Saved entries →
──────────────────────────────

`config.mk`:
```
export PLATFORM = sky130hd
export DESIGN_NAME = sacc_ctrl
export DESIGN_NICKNAME = d
export VERILOG_FILES = /design/src/core/sacc_pkg.sv /design/src/core/sacc_sar.sv /design/src/core/sacc_buf.sv /design/src/core/sacc_ctrl.sv
export VERILOG_INCLUDE_DIRS = /design/src /design/src/core
export SDC_FILE = /design/constraint.sdc
export NUM_CORES = 1
export LEC_CHECK = 0
export ABC_AREA = 1
export BUFFER_PORTS_ARGS = -buffer_cell sky130_fd_sc_hd__buf_4
export CAP_MARGIN = 5
export CORE_AREA = 2 2 112 114
export DETAILED_ROUTE_END_ITERATION = 7
export DIE_AREA = 0 0 114 116
export GPL_ROUTABILITY_DRIVEN = 0
export GPL_TIMING_DRIVEN = 0
export HOLD_SLACK_MARGIN = 0.02
export PLACE_DENSITY_LB_ADDON = 0.2
export SETUP_SLACK_MARGIN = 0.2
export SYNTH_ARGS = -nofsm -noshare
export SYNTH_HDL_FRONTEND = slang
export SYNTH_SLANG_ARGS = --single-unit
```
`constraint.sdc`:
```
create_clock -name mclk -period 1.7 [get_ports mclk]
set_input_delay 0.34 -clock mclk [delete_from_list [all_inputs] [get_ports mclk]]
set_output_delay 0.34 -clock mclk [all_outputs]
set_load 0.02 [all_outputs]
```
`src/core/sacc_defs.svh`:
```
// Purpose: timing and width constants for the SAR conversion control
// Assumes: mclk at 125 MHz
// Notes:   cycle counts are derived from the printed times and rates
`ifndef SACC_DEFS_SVH
`define SACC_DEFS_SVH
`define SACC_RES_W       12
`define SACC_CLK_MHZ     125
`define SACC_WAKE_US     10
`define SACC_WAKE_CYC    (`SACC_WAKE_US * `SACC_CLK_MHZ)
`define SACC_SEQ_MAX_MHZ 14
`define SACC_STEP_CYC    ((`SACC_CLK_MHZ + `SACC_SEQ_MAX_MHZ - 1) / `SACC_SEQ_MAX_MHZ)
`define SACC_MAX_KSPS    700
`define SACC_CONV_CYC    ((`SACC_CLK_MHZ * 1000 + `SACC_MAX_KSPS - 1) / `SACC_MAX_KSPS)
`define SACC_SAMPLE_NS   32
`define SACC_SAMPLE_CYC  ((`SACC_SAMPLE_NS * `SACC_CLK_MHZ + 999) / 1000)
`endif

```
`src/core/sacc_pkg.sv`:
```
// Purpose: shared types of the SAR conversion control
// Assumes: constants come from sacc_defs.svh
// Notes:   result word travels as one packed struct
`include "sacc_defs.svh"
package sacc_pkg;
  // -----------------------------------------
  // Controller states
  // -----------------------------------------
  typedef enum logic [2:0] {
    ST_WAKE   = 3'h0,
    ST_IDLE   = 3'h1,
    ST_SAMPLE = 3'h2,
    ST_STEP   = 3'h3,
    ST_STORE  = 3'h4
  } sacc_state_t;

  // -----------------------------------------
  // Result word
  // -----------------------------------------
  typedef struct packed {
    logic                   cont;
    logic [`SACC_RES_W-1:0] code;
  } sacc_result_t;
endpackage

```
`src/core/sacc_sar.sv`:
```
// Purpose: binary search register driving the internal DAC
// Assumes: cmp_above high while sampled input >= DAC level
// Notes:   one result bit per step, MSB first
`timescale 1ns/1ps
`include "sacc_defs.svh"
module sacc_sar #(
  parameter int unsigned W        = `SACC_RES_W,
  parameter int unsigned STEP_CYC = `SACC_STEP_CYC
) (
  input  wire logic         mclk,
  input  wire logic         reset_n,
  input  wire logic         start,
  input  wire logic         abort,
  input  wire logic         cmp_above,
  output logic [W-1:0]      dac_code,
  output logic              done
);
  import sacc_pkg::*;
  localparam int unsigned TW = $clog2(STEP_CYC + 1);

  logic [W-1:0]  code_q;
  logic [W-1:0]  mask_q;
  logic [TW-1:0] tick_q;
  logic          done_q;
  wire  [W-1:0]  code_nxt;
  wire           step = (|mask_q) && (tick_q == '0);

  // -----------------------------------------
  // Per-bit trial decision
  // -----------------------------------------
  genvar i;
  generate
    for (i = 0; i < W; i++)
    begin : g_bit
      if (i == W - 1)
      begin : g_top
        assign code_nxt[i] = mask_q[i] ? cmp_above : code_q[i];
      end
      else
      begin : g_low
        // Keep the trial bit if input sits at or above DAC
        assign code_nxt[i] = mask_q[i] ? cmp_above : (code_q[i] | mask_q[i+1]);
      end
    end
  endgenerate

  // Step timer keeps the sequencing rate at or under its limit
  always_ff @(posedge mclk)
  begin
    if (!reset_n || abort)
    begin
      code_q <= '0;
      mask_q <= '0;
      tick_q <= '0;
      done_q <= 1'b0;
    end
    else if (start)
    begin
      code_q <= {1'b1, {(W-1){1'b0}}};
      mask_q <= {1'b1, {(W-1){1'b0}}};
      tick_q <= TW'(STEP_CYC - 1);
      done_q <= 1'b0;
    end
    else
    begin
      done_q <= step && mask_q[0];
      if (step)
      begin
        code_q <= code_nxt;
        mask_q <= mask_q >> 1;
        tick_q <= TW'(STEP_CYC - 1);
      end
      else if (|mask_q)
        tick_q <= tick_q - 1'b1;
    end
  end

  assign dac_code = code_q;
  assign done     = done_q;
endmodule // sacc_sar

```
`src/core/sacc_buf.sv`:
```
// Purpose: two-entry result buffer with valid/ready on both sides
// Assumes: single clock
// Notes:   read-side outputs come straight from the head register; in_ready comes from the tail valid register
`timescale 1ns/1ps
module sacc_buf #(
  parameter int unsigned W = 13
) (
  input  wire logic         mclk,
  input  wire logic         reset_n,
  input  wire logic         in_valid,
  output logic              in_ready,
  input  wire logic [W-1:0] in_data,
  output logic              out_valid,
  input  wire logic         out_ready,
  output logic [W-1:0]      out_data
);
  import sacc_pkg::*;
  logic [W-1:0] head_q;
  logic [W-1:0] tail_q;
  logic         head_v_q;
  logic         tail_v_q;

  // Handshake decode
  wire push = in_valid && !tail_v_q;
  wire pop  = head_v_q && out_ready;

  // Head refills from tail first so words stay in order
  always_ff @(posedge mclk)
  begin
    if (!reset_n)
    begin
      head_q   <= '0;
      tail_q   <= '0;
      head_v_q <= 1'b0;
      tail_v_q <= 1'b0;
    end
    else if (pop)
    begin
      head_q   <= tail_v_q ? tail_q : in_data;
      head_v_q <= tail_v_q || push;
      tail_v_q <= 1'b0;
    end
    else if (push && !head_v_q)
    begin
      head_q   <= in_data;
      head_v_q <= 1'b1;
    end
    else if (push)
    begin
      tail_q   <= in_data;
      tail_v_q <= 1'b1;
    end
  end

  assign in_ready  = !tail_v_q;
  assign out_valid = head_v_q;
  assign out_data  = head_q;
endmodule // sacc_buf

```
`src/core/sacc_ctrl.sv`:
```
// Purpose: conversion control of a 12-bit successive approximation converter
// Assumes: comparator output is settled and sampled on mclk
// Notes:   start bit is a one-cycle pulse; frame start is an async pin
//
// Functional notes
// - Start conversion on software start bit or frame-start trigger.
// - Continuous operation works with frame-start trigger left unconnected.
// - Wait 10 us after power-up or wake before first start.
// - On completion set status bit; end-of-frame stays high until read.
// - End-of-frame serves interrupt or DMA; reading the result clears it (code keeps it high if another word is waiting).
// - Single-conversion select picks continuous or one conversion per trigger.
// - Continuous results move by DMA without CPU help between samples.
// - Binary search against internal DAC, one bit per step, MSB first.
// - Result is 12 bits, throughput at most 700 ksps.
`timescale 1ns/1ps
`include "sacc_defs.svh"
module sacc_ctrl #(
  parameter int unsigned RES_W      = `SACC_RES_W,
  parameter int unsigned WAKE_CYC   = `SACC_WAKE_CYC,
  parameter int unsigned STEP_CYC   = `SACC_STEP_CYC,
  parameter int unsigned CONV_CYC   = `SACC_CONV_CYC,
  parameter int unsigned SAMPLE_CYC = `SACC_SAMPLE_CYC
) (
  input  wire logic                 mclk,
  input  wire logic                 reset_n,
  input  wire logic                 sw_start,
  input  wire logic                 frame_start_pin,
  input  wire logic                 single_conversion_select,
  input  wire logic                 wake_pulse,
  input  wire logic                 cmp_above,
  input  wire logic                 result_read,
  output logic                      sample_hold,
  output logic [RES_W-1:0]          dac_code,
  output logic                      busy,
  output logic                      start_ready,
  output logic                      status_done,
  output logic                      eof,
  output sacc_pkg::sacc_result_t    result
);
  import sacc_pkg::*;
  localparam int unsigned WW = $clog2(WAKE_CYC + 1);
  localparam int unsigned PW = $clog2(CONV_CYC + 1);
  localparam int unsigned SW = $clog2(SAMPLE_CYC + 1);

  // ------------------------------------------------
  // Declarations
  // ------------------------------------------------
  sacc_state_t   state_q;
  sacc_state_t   state_d;
  logic [2:0]    fsync_q;
  logic          frame_lvl_q;
  logic [WW-1:0] wake_cnt_q;
  logic [PW-1:0] pace_cnt_q;
  logic [SW-1:0] samp_cnt_q;
  logic          run_cont_q;
  logic          pend_q;
  logic          status_q;
  logic          sample_hold_q;
  logic          busy_q;
  logic          ready_q;
  logic          sar_done;
  logic          buf_in_ready;
  logic          buf_out_valid;
  logic [RES_W-1:0] sar_code;
  sacc_result_t  buf_in;
  sacc_result_t  buf_out;

  // ------------------------------------------------
  // Frame-start pin synchroniser
  // ------------------------------------------------
  // Three stages; level accepted once stages two and three agree
  always_ff @(posedge mclk)
  begin
    if (!reset_n)
    begin
      fsync_q     <= 3'h0;
      frame_lvl_q <= 1'b0;
    end
    else
    begin
      fsync_q <= {fsync_q[1:0], frame_start_pin};
      if (fsync_q[1] == fsync_q[2])
        frame_lvl_q <= fsync_q[2];
    end
  end

  // ------------------------------------------------
  // Request decode
  // ------------------------------------------------
  wire frame_rise = (fsync_q[1] == fsync_q[2]) && fsync_q[2] && !frame_lvl_q;
  wire trig       = sw_start || frame_rise;
  wire wake_done  = (wake_cnt_q == '0);
  wire pace_ok    = (pace_cnt_q == '0);
  wire cont_go    = run_cont_q && !single_conversion_select;
  wire in_idle    = (state_q == ST_IDLE);
  wire start_now  = in_idle && pace_ok && (pend_q || trig || cont_go) && !wake_pulse;
  wire samp_end   = (state_q == ST_SAMPLE) && (samp_cnt_q == '0);
  wire sar_start  = samp_end && !wake_pulse;
  wire store_vld  = (state_q == ST_STORE);
  wire push       = store_vld && buf_in_ready;
  wire pop        = buf_out_valid && result_read;

  // ------------------------------------------------
  // Next state
  // ------------------------------------------------
  always_comb
  begin
    state_d = state_q;
    case (state_q)
      ST_WAKE:   state_d = wake_done ? ST_IDLE : ST_WAKE;
      ST_IDLE:   state_d = start_now ? ST_SAMPLE : ST_IDLE;
      ST_SAMPLE: state_d = samp_end ? ST_STEP : ST_SAMPLE;
      ST_STEP:   state_d = sar_done ? ST_STORE : ST_STEP;
      // stall while buffer full, no word lost
      ST_STORE:  state_d = buf_in_ready ? ST_IDLE : ST_STORE;
      default:   state_d = ST_WAKE;
    endcase
    if (wake_pulse)
      state_d = ST_WAKE;
  end

  // ------------------------------------------------
  // State and timing counters
  // ------------------------------------------------
  // power-up wait count
  always_ff @(posedge mclk)
  begin
    if (!reset_n)
    begin
      state_q    <= ST_WAKE;
      wake_cnt_q <= WW'(WAKE_CYC - 1);
    end
    else
    begin
      state_q <= state_d;
      if (wake_pulse)
        wake_cnt_q <= WW'(WAKE_CYC - 1);
      else if (!wake_done)
        wake_cnt_q <= wake_cnt_q - 1'b1;
    end
  end

  always_ff @(posedge mclk)
  begin
    if (!reset_n)
    begin
      pace_cnt_q <= '0;
      samp_cnt_q <= '0;
    end
    else
    begin
      if (start_now)
        pace_cnt_q <= PW'(CONV_CYC - 1);
      else if (!pace_ok)
        pace_cnt_q <= pace_cnt_q - 1'b1;
      if (start_now)
        samp_cnt_q <= SW'(SAMPLE_CYC - 1);
      else if (state_q == ST_SAMPLE && samp_cnt_q != '0)
        samp_cnt_q <= samp_cnt_q - 1'b1;
    end
  end

  // ------------------------------------------------
  // Mode and pending request
  // ------------------------------------------------
  // single select ends a continuous run
  always_ff @(posedge mclk)
  begin
    if (!reset_n)
    begin
      run_cont_q <= 1'b0;
      pend_q     <= 1'b0;
    end
    else
    begin
      if (wake_pulse || single_conversion_select)
        run_cont_q <= 1'b0;
      else if (start_now)
        run_cont_q <= 1'b1;
      if (wake_pulse || start_now)
        pend_q <= 1'b0;
      else if (trig && in_idle)
        pend_q <= 1'b1;
    end
  end

  // ------------------------------------------------
  // Status and registered outputs
  // ------------------------------------------------
  // done flag; a new result beats the clear
  always_ff @(posedge mclk)
  begin
    if (!reset_n)
    begin
      status_q      <= 1'b0;
      sample_hold_q <= 1'b0;
      busy_q        <= 1'b0;
      ready_q       <= 1'b0;
    end
    else
    begin
      status_q      <= push || (status_q && !pop);
      sample_hold_q <= (state_d == ST_SAMPLE);
      busy_q        <= (state_d == ST_SAMPLE) || (state_d == ST_STEP) || (state_d == ST_STORE);
      ready_q       <= (state_d == ST_IDLE);
    end
  end

  // ------------------------------------------------
  // Search engine and result buffer
  // ------------------------------------------------
  // binary search engine
  sacc_sar #(
    .W        (RES_W),
    .STEP_CYC (STEP_CYC)
  ) u_sar (
    .mclk      (mclk),
    .reset_n   (reset_n),
    .start     (sar_start),
    .abort     (wake_pulse),
    .cmp_above (cmp_above),
    .dac_code  (sar_code),
    .done      (sar_done)
  );

  // One driver for the whole word, mode flag above the code
  assign buf_in = {run_cont_q, sar_code};

  // read of result pops the buffer
  sacc_buf #(
    .W ($bits(sacc_result_t))
  ) u_buf (
    .mclk      (mclk),
    .reset_n   (reset_n),
    .in_valid  (store_vld),
    .in_ready  (buf_in_ready),
    .in_data   (buf_in),
    .out_valid (buf_out_valid),
    .out_ready (result_read),
    .out_data  (buf_out)
  );

  // Output wiring, all from flip-flops
  assign sample_hold = sample_hold_q;
  assign dac_code    = sar_code;
  assign busy        = busy_q;
  assign start_ready = ready_q;
  assign status_done = status_q;
  assign eof         = buf_out_valid;
  assign result      = buf_out;

  // ------------------------------------------------
  // Assertions
  // ------------------------------------------------
  AST_WAKE_HOLD: assert property (@(posedge mclk) disable iff (!reset_n)
    wake_pulse |=> (state_q == ST_WAKE) && !sample_hold && (wake_cnt_q == WW'(WAKE_CYC - 1)))
    else $error("wake did not restart power-up wait");

  AST_WAKE_FIRST: assert property (@(posedge mclk) disable iff (!reset_n)
    $rose(sample_hold) |-> wake_done && $past(state_q) == ST_IDLE)
    else $error("sampling began before power-up wait");

  AST_SW_START: assert property (@(posedge mclk) disable iff (!reset_n)
    (in_idle && pace_ok && sw_start && !wake_pulse) |=> sample_hold ##0 busy)
    else $error("software start not taken");

  AST_FRAME_START: assert property (@(posedge mclk) disable iff (!reset_n)
    (in_idle && pace_ok && frame_rise && !wake_pulse) |=> (state_q == ST_SAMPLE))
    else $error("frame start not taken");

  AST_CONT_RUN: assert property (@(posedge mclk) disable iff (!reset_n)
    (in_idle && pace_ok && cont_go && !wake_pulse) |=> (state_q == ST_SAMPLE))
    else $error("continuous run did not restart");

  AST_SINGLE_STOP: assert property (@(posedge mclk) disable iff (!reset_n)
    (single_conversion_select && !pend_q && !trig && in_idle) |=> in_idle || state_q == ST_WAKE)
    else $error("single mode converted without trigger");

  AST_DONE_FLAGS: assert property (@(posedge mclk) disable iff (!reset_n)
    push |=> status_done ##0 eof)
    else $error("completion flags not raised");

  AST_EOF_HOLD: assert property (@(posedge mclk) disable iff (!reset_n)
    (eof && !result_read) |=> eof && $stable(result))
    else $error("end of frame dropped before read");

  AST_STALL: assert property (@(posedge mclk) disable iff (!reset_n)
    (store_vld && !buf_in_ready && !wake_pulse) |=> store_vld && $stable(dac_code))
    else $error("result lost under back-pressure");

  AST_MSB_FIRST: assert property (@(posedge mclk) disable iff (!reset_n)
    sar_start |=> dac_code == {1'b1, {(RES_W-1){1'b0}}})
    else $error("search did not begin at the top bit");

  AST_PACE: assert property (@(posedge mclk) disable iff (!reset_n)
    $rose(sample_hold) |=> !pace_ok [*2])
    else $error("conversion spacing not enforced");

  AST_NO_RESTART: assert property (@(posedge mclk) disable iff (!reset_n)
    (state_q == ST_STEP && trig && !wake_pulse) |=> state_q inside {ST_STEP, ST_STORE})
    else $error("start during conversion disturbed it");
endmodule // sacc_ctrl

```
## Word level (Yosys, flattened, before mapping)

Index checks and enable logic that the tools add are counted.
Widths: inputs -> output; s select.

- Output and inout bits: 30
- Logic and storage cells: 143
- Flip-flop bits (word level): 92
- Input bits: 8

- Bitwise gates (word level): 14
- Add/subtract/negate cells: 4
- Reduce and logical (&&, ||, !) cells: 55
- Multiplexer cells: 35
- Equality and inequality tests: 10

Operators with widths:

| cell | number |
|---|---|
| $mux 12 | 4 |
| $mux 13 | 3 |
| $logic_and 1x1->1 | 16 |
| $mux 1 | 16 |
| $mux 8 | 2 |
| $pmux 3 s5 | 1 |
| $eq 3x2->1 const B | 4 |
| $mux 4 | 3 |
| $reduce_or 12->1 | 1 |
| $reduce_or 2->1 | 6 |
| $logic_not 11->1 | 1 |
| $or 1x1->1 | 11 |
| $sub 11x1->11 const B | 1 |
| $logic_or 1x1->1 | 10 |
| $mux 3 | 3 |
| $logic_not 8->1 | 1 |
| $reduce_bool 2->1 | 4 |
| $sub 8x1->8 const B | 1 |
| $logic_not 1->1 | 7 |
| $eq 3x1->1 const B | 2 |
| $eq 3x3->1 const B | 2 |
| $logic_not 3->1 | 2 |
| $mux 2 | 3 |
| $reduce_bool 3->1 | 2 |
| other kinds (9) | 12 |

## Longest topological paths before layout

- Depth in word-level cells: 14
- Mapped depth: 11
- Mapped depth without buffers: 10

## Hierarchy

Synthesis repeated with hierarchy kept, for this count alone.

- Cell total of the unflattened synthesis: 592
- Area total of the unflattened synthesis: 4,280.4 µm²

By module, submodules not included:

| module | cells an instance | times used | area an instance (µm²) | sequential area each (µm²) |
|---|---|---|---|---|
| sacc_ctrl | 221 | 1 | 1,669.1 | 700.7 |
| sacc_buf | 197 | 1 | 1,325.0 | 560.5 |
| sacc_sar | 174 | 1 | 1,286.2 | 580.6 |

## Worst setup path before layout

No wires, ideal clock.

- Path type: register to register
- From: register u_sar.tick_q[0]
- To: register u_sar.code_q[4], in the netlist u_sar.dac_code[4]
- Library setup time: 0.110 ns
- Stages on the path, launching flop included: 10
- Arrival time: 1.423 ns
- Required time: 1.590 ns
- Setup slack: 0.167 ns
- Path buffers: 1
- Period minus slack after synthesis: 1.533 ns
- Cell sequence: dfxtp_1 > inv_1 > ha_1 > nor3b_2 > nand2_4 > buf_6 > nor2_1 > nand2_1 > nand3_1 > inv_1

- Cells in the longest elaborated chain, start to end: 2

Ends and longest elaborated chain:

| item | RTL line | RTL |
|---|---|---|
| from (decl) | sacc_sar.sv:23 | `logic [TW-1:0] tick_q;` |
| from (signal assigned) | sacc_sar.sv:61 | `tick_q <= TW'(STEP_CYC - 1);` |
| from (signal assigned) | sacc_sar.sv:71 | `tick_q <= TW'(STEP_CYC - 1);` |
| from (signal assigned) | sacc_sar.sv:74 | `tick_q <= tick_q - 1'b1;` |
| $logic_not 4->1 | sacc_sar.sv:26 | `wire step = (\|mask_q) && (tick_q == '0);` |
| $logic_and 1x1->1 | sacc_sar.sv:26 |  |
| to (signal assigned) | sacc_sar.sv:59 | `code_q <= {1'b1, {(W-1){1'b0}}};` |
| to (signal assigned) | sacc_sar.sv:69 | `code_q <= code_nxt;` |
| to (decl) | sacc_sar.sv:21 | `logic [W-1:0] code_q;` |

Every way passes these cells.
A chain may end at the register's enable or synchronous reset.

## Worst setup path after layout

- From: register u_sar.tick_q[1]
- To: register u_sar.code_q[4], in the netlist u_sar.dac_code[4]

Same word-level chain as after synthesis.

──────────────────────────────

Would you output, from the records above, exactly the run of lines that starts at the line containing "- Logic and storage cells: 143" and ends at the line containing "kinds (9) | 12 |", and only that run?

- Logic and storage cells: 143
- Flip-flop bits (word level): 92
- Input bits: 8

- Bitwise gates (word level): 14
- Add/subtract/negate cells: 4
- Reduce and logical (&&, ||, !) cells: 55
- Multiplexer cells: 35
- Equality and inequality tests: 10

Operators with widths:

| cell | number |
|---|---|
| $mux 12 | 4 |
| $mux 13 | 3 |
| $logic_and 1x1->1 | 16 |
| $mux 1 | 16 |
| $mux 8 | 2 |
| $pmux 3 s5 | 1 |
| $eq 3x2->1 const B | 4 |
| $mux 4 | 3 |
| $reduce_or 12->1 | 1 |
| $reduce_or 2->1 | 6 |
| $logic_not 11->1 | 1 |
| $or 1x1->1 | 11 |
| $sub 11x1->11 const B | 1 |
| $logic_or 1x1->1 | 10 |
| $mux 3 | 3 |
| $logic_not 8->1 | 1 |
| $reduce_bool 2->1 | 4 |
| $sub 8x1->8 const B | 1 |
| $logic_not 1->1 | 7 |
| $eq 3x1->1 const B | 2 |
| $eq 3x3->1 const B | 2 |
| $logic_not 3->1 | 2 |
| $mux 2 | 3 |
| $reduce_bool 3->1 | 2 |
| other kinds (9) | 12 |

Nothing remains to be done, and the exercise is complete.